─── Records provided

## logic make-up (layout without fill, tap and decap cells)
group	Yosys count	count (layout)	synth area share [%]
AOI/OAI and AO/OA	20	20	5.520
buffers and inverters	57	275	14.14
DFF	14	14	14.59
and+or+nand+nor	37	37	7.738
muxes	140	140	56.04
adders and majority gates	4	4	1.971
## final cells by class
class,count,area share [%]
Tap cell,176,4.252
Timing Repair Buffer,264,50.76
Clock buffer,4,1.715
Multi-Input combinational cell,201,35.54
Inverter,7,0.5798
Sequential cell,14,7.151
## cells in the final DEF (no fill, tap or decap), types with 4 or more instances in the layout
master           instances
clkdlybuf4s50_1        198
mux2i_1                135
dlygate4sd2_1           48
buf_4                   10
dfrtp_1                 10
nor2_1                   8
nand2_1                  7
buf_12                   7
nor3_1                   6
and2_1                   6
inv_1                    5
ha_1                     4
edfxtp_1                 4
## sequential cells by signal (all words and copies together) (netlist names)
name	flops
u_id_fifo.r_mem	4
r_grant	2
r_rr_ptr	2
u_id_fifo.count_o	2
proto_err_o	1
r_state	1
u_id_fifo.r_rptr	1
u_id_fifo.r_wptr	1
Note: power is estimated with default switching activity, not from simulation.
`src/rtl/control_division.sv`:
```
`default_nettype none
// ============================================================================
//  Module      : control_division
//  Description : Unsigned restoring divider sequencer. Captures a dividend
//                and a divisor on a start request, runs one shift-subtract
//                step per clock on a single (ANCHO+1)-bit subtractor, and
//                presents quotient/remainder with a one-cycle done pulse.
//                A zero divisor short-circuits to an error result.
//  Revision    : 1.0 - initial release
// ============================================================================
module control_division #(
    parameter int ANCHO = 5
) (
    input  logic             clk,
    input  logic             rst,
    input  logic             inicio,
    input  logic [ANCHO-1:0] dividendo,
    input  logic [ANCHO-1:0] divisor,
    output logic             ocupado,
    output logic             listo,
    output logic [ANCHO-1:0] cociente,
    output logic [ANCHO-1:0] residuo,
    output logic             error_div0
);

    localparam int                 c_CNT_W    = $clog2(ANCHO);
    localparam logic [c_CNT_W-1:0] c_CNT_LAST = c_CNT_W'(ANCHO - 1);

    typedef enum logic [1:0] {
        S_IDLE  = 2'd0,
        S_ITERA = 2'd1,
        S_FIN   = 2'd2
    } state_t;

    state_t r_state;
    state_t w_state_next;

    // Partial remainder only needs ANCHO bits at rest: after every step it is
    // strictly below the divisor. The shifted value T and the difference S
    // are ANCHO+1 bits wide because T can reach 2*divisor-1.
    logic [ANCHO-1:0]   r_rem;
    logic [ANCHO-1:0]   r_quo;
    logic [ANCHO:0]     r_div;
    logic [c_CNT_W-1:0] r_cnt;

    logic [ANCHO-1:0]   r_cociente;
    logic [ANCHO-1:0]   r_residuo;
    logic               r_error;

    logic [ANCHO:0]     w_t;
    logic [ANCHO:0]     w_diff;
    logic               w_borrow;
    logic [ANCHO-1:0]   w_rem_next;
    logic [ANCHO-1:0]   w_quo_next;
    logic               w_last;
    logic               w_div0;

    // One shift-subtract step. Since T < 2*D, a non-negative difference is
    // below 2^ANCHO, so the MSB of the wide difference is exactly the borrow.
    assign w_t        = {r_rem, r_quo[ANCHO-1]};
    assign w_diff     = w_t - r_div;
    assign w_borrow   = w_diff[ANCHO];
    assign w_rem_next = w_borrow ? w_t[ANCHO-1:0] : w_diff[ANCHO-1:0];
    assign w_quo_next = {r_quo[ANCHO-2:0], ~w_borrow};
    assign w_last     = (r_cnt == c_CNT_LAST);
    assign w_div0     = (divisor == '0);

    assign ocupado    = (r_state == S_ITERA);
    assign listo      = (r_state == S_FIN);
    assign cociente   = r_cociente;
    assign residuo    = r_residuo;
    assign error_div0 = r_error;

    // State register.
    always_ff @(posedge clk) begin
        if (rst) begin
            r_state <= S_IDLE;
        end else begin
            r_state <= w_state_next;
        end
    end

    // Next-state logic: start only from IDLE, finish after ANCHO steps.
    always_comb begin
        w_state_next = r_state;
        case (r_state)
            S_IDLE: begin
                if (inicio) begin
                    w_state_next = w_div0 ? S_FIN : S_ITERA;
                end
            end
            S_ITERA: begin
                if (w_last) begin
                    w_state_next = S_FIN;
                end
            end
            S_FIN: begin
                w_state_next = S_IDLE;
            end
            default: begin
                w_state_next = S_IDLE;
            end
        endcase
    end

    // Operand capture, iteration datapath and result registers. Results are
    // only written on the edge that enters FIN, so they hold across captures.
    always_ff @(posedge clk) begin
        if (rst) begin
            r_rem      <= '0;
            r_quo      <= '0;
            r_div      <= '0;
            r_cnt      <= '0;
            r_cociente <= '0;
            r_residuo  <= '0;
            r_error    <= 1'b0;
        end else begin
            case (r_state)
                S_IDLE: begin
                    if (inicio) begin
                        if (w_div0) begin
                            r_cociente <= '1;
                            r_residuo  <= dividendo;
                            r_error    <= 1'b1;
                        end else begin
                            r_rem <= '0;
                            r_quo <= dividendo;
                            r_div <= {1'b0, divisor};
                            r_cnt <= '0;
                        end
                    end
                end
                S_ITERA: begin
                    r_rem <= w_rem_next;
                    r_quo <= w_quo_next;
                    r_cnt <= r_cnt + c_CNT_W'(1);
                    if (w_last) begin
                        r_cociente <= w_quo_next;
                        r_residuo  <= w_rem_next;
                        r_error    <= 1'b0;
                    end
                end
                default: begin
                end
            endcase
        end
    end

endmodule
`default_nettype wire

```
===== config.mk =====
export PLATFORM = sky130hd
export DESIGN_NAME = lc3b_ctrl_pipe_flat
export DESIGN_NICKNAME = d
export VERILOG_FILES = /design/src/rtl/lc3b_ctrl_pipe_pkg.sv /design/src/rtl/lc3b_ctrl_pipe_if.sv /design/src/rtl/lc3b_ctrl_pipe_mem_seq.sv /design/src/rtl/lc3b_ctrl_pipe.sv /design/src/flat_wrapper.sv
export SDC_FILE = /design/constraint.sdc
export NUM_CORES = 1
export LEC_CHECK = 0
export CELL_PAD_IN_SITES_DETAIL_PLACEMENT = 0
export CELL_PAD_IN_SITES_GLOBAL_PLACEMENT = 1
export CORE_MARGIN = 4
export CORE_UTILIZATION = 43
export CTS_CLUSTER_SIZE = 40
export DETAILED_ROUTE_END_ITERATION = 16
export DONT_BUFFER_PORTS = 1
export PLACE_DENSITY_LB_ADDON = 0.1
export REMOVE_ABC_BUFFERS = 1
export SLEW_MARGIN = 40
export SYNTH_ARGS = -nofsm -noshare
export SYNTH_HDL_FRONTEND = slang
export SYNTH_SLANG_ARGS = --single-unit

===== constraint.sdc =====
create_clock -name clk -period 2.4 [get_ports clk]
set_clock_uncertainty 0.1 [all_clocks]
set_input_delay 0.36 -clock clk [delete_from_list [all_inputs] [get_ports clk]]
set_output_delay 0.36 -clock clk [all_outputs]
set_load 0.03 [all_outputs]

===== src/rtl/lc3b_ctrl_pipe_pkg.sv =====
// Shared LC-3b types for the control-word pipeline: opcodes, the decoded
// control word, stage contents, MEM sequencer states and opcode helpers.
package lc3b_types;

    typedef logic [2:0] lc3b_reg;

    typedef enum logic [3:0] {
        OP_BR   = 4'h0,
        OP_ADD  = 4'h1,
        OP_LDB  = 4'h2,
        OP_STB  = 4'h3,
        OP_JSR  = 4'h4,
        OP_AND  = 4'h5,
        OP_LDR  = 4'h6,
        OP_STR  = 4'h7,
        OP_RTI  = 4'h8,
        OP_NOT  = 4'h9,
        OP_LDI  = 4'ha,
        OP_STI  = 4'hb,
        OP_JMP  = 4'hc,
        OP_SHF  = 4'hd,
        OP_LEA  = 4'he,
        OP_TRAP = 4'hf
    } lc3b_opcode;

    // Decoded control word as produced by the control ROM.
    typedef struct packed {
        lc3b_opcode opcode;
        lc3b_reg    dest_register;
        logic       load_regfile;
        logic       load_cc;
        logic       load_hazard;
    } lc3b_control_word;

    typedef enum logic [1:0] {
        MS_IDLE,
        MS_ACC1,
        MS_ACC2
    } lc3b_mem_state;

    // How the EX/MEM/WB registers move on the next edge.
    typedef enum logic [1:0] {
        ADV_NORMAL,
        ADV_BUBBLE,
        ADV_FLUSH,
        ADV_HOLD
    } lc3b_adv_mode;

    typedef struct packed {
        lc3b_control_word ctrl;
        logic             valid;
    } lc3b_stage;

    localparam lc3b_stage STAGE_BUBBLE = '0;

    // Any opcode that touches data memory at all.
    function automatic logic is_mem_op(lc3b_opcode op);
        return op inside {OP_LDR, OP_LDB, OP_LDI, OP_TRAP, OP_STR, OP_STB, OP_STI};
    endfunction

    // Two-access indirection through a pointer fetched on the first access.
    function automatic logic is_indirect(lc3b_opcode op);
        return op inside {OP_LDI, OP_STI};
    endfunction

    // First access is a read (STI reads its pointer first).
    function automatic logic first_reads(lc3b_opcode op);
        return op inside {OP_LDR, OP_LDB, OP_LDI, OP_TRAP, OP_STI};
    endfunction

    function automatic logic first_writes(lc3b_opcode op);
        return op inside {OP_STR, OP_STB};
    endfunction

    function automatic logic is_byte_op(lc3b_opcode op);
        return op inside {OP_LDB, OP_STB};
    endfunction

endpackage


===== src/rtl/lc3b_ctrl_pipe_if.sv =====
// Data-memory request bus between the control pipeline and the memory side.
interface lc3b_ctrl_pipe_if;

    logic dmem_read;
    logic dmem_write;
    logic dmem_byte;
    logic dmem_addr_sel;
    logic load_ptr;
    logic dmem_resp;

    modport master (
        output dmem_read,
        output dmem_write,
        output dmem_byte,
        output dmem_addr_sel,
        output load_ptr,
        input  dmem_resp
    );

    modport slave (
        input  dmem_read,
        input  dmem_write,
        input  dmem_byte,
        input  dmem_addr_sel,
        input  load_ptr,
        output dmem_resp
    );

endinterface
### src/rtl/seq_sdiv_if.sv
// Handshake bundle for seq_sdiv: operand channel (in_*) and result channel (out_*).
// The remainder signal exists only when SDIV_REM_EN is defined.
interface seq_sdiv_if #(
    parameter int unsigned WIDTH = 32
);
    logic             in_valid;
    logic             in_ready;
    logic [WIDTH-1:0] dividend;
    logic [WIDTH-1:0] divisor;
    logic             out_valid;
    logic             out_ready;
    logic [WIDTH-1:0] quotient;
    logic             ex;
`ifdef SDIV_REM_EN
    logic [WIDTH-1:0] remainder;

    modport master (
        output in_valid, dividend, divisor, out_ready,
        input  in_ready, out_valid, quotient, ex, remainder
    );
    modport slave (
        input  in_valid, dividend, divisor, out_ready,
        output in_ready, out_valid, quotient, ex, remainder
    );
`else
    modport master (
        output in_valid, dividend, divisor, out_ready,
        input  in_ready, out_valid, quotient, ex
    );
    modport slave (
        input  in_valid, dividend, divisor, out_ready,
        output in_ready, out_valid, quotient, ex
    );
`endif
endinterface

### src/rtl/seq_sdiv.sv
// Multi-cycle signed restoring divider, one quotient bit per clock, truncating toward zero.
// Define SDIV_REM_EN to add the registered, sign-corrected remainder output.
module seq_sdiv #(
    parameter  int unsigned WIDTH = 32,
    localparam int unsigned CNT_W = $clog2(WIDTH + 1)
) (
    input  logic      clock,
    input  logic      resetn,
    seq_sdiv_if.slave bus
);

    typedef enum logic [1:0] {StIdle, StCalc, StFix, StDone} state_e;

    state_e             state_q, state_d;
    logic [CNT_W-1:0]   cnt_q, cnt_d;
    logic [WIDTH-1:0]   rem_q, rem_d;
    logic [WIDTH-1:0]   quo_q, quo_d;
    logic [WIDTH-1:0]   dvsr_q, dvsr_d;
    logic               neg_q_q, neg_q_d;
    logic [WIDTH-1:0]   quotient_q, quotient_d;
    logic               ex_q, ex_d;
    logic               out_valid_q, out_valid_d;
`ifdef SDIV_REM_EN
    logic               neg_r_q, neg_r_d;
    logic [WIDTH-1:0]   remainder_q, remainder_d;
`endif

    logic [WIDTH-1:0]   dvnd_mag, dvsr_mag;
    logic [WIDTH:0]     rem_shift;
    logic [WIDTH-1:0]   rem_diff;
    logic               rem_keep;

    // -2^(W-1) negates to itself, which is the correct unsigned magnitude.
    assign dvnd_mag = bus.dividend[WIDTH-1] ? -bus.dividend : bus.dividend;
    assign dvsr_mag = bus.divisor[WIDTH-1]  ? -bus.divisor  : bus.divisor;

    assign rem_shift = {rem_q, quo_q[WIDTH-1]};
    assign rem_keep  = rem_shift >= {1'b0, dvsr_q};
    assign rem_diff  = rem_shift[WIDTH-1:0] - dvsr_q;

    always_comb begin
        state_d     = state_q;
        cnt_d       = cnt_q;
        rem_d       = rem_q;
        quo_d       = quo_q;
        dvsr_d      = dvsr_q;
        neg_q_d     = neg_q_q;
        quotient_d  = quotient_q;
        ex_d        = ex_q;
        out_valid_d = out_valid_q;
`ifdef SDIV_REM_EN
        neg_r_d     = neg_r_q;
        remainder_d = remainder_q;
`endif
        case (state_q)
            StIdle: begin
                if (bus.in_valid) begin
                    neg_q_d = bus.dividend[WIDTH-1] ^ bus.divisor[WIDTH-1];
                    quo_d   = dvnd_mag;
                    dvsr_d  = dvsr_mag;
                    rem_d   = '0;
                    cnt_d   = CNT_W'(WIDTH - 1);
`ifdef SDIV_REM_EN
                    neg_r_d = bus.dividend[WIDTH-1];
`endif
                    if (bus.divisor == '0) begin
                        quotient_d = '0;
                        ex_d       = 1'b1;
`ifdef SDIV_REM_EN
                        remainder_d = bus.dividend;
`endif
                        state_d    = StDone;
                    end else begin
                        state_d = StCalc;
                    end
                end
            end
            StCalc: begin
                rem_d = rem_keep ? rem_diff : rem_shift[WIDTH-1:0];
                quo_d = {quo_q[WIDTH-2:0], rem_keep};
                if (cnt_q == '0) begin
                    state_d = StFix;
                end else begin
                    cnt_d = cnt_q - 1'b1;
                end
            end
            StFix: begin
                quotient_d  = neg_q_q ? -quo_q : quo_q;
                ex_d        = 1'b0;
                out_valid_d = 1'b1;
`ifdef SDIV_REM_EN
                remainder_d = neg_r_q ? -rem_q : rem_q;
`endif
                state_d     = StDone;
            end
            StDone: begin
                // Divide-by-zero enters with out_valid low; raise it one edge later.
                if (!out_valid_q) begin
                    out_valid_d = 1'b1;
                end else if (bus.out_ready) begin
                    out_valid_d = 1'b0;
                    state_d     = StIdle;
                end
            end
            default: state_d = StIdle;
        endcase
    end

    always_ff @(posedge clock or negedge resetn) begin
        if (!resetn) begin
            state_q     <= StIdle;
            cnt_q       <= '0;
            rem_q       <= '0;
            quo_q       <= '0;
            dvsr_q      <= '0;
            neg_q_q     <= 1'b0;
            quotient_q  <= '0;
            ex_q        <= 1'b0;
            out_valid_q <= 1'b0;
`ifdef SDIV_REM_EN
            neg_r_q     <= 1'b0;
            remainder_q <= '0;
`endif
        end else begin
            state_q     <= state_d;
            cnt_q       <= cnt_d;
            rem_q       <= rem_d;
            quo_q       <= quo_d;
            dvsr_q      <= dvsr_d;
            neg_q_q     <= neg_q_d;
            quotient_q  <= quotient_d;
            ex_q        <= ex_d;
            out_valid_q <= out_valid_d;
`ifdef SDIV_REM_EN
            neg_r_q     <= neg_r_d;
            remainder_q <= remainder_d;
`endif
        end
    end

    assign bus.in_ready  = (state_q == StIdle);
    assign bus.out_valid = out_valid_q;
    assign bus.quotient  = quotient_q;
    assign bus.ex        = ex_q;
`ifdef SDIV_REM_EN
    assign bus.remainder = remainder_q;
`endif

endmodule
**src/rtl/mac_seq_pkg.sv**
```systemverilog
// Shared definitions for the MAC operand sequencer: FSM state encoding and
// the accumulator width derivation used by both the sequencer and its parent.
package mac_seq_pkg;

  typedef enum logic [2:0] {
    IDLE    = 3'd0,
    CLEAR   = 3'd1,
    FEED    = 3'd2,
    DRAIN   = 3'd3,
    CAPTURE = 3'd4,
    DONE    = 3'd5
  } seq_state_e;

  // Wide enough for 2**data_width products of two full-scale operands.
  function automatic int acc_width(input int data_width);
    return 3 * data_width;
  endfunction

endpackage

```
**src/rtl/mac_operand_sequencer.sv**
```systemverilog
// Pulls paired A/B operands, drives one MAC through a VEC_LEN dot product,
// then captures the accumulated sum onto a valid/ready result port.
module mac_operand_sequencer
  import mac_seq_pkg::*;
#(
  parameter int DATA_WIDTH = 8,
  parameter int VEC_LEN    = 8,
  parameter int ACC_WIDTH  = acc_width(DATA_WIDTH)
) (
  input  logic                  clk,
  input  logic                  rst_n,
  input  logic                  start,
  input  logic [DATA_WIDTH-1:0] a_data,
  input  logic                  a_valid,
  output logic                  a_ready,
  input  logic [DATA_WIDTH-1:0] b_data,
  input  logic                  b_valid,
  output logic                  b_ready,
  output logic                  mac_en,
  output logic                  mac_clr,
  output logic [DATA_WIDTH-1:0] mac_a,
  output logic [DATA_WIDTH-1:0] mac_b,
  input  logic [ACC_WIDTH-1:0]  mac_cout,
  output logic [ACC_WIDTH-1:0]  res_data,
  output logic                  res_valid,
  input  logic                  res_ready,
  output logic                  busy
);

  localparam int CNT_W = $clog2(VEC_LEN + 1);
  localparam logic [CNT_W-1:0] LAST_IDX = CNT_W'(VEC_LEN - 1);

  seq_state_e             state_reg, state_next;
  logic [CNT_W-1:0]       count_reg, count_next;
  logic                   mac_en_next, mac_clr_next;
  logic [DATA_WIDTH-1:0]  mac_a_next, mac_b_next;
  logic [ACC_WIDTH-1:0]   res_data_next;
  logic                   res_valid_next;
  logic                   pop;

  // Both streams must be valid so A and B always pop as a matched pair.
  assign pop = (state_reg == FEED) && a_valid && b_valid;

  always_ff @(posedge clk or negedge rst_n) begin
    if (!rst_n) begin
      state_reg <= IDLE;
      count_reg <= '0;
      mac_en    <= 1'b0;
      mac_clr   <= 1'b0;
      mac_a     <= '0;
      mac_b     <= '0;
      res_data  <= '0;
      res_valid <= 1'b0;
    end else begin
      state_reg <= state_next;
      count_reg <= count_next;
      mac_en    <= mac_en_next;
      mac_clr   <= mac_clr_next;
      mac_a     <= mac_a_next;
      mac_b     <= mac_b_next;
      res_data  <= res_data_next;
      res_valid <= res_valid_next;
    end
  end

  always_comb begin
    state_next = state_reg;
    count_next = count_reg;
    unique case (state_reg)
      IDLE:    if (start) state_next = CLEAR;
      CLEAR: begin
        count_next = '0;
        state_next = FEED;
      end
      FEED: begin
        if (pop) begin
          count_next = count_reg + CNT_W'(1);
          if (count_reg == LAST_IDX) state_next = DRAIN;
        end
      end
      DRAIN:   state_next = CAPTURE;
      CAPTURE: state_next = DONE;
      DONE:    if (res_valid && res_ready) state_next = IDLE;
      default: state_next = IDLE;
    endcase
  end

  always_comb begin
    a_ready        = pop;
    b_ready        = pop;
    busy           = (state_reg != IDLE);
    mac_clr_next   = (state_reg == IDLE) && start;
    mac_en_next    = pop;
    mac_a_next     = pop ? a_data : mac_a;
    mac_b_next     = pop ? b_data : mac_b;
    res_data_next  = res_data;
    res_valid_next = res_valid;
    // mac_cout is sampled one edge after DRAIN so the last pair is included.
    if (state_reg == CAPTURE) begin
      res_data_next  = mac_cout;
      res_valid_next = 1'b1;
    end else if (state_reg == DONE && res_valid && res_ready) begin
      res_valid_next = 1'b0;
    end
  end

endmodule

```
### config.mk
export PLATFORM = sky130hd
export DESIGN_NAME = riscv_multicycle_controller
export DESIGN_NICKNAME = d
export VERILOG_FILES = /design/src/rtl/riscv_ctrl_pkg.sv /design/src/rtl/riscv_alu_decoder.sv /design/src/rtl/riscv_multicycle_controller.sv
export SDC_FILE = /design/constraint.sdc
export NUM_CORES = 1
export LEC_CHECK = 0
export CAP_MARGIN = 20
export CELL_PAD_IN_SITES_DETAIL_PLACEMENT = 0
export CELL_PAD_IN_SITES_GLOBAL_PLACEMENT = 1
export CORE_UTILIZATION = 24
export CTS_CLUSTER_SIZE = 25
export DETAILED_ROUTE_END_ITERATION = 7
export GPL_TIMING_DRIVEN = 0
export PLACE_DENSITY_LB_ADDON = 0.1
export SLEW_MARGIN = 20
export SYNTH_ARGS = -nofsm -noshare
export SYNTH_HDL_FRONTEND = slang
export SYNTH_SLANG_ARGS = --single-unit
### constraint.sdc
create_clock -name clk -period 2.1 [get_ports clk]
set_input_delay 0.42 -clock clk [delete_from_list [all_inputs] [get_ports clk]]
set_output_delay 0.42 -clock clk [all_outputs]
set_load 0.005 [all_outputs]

──────

Exercise objective: Report every line from the material above that mentions the word "ocupado".

Task answer:
    output logic             ocupado,
    assign ocupado    = (r_state == S_ITERA);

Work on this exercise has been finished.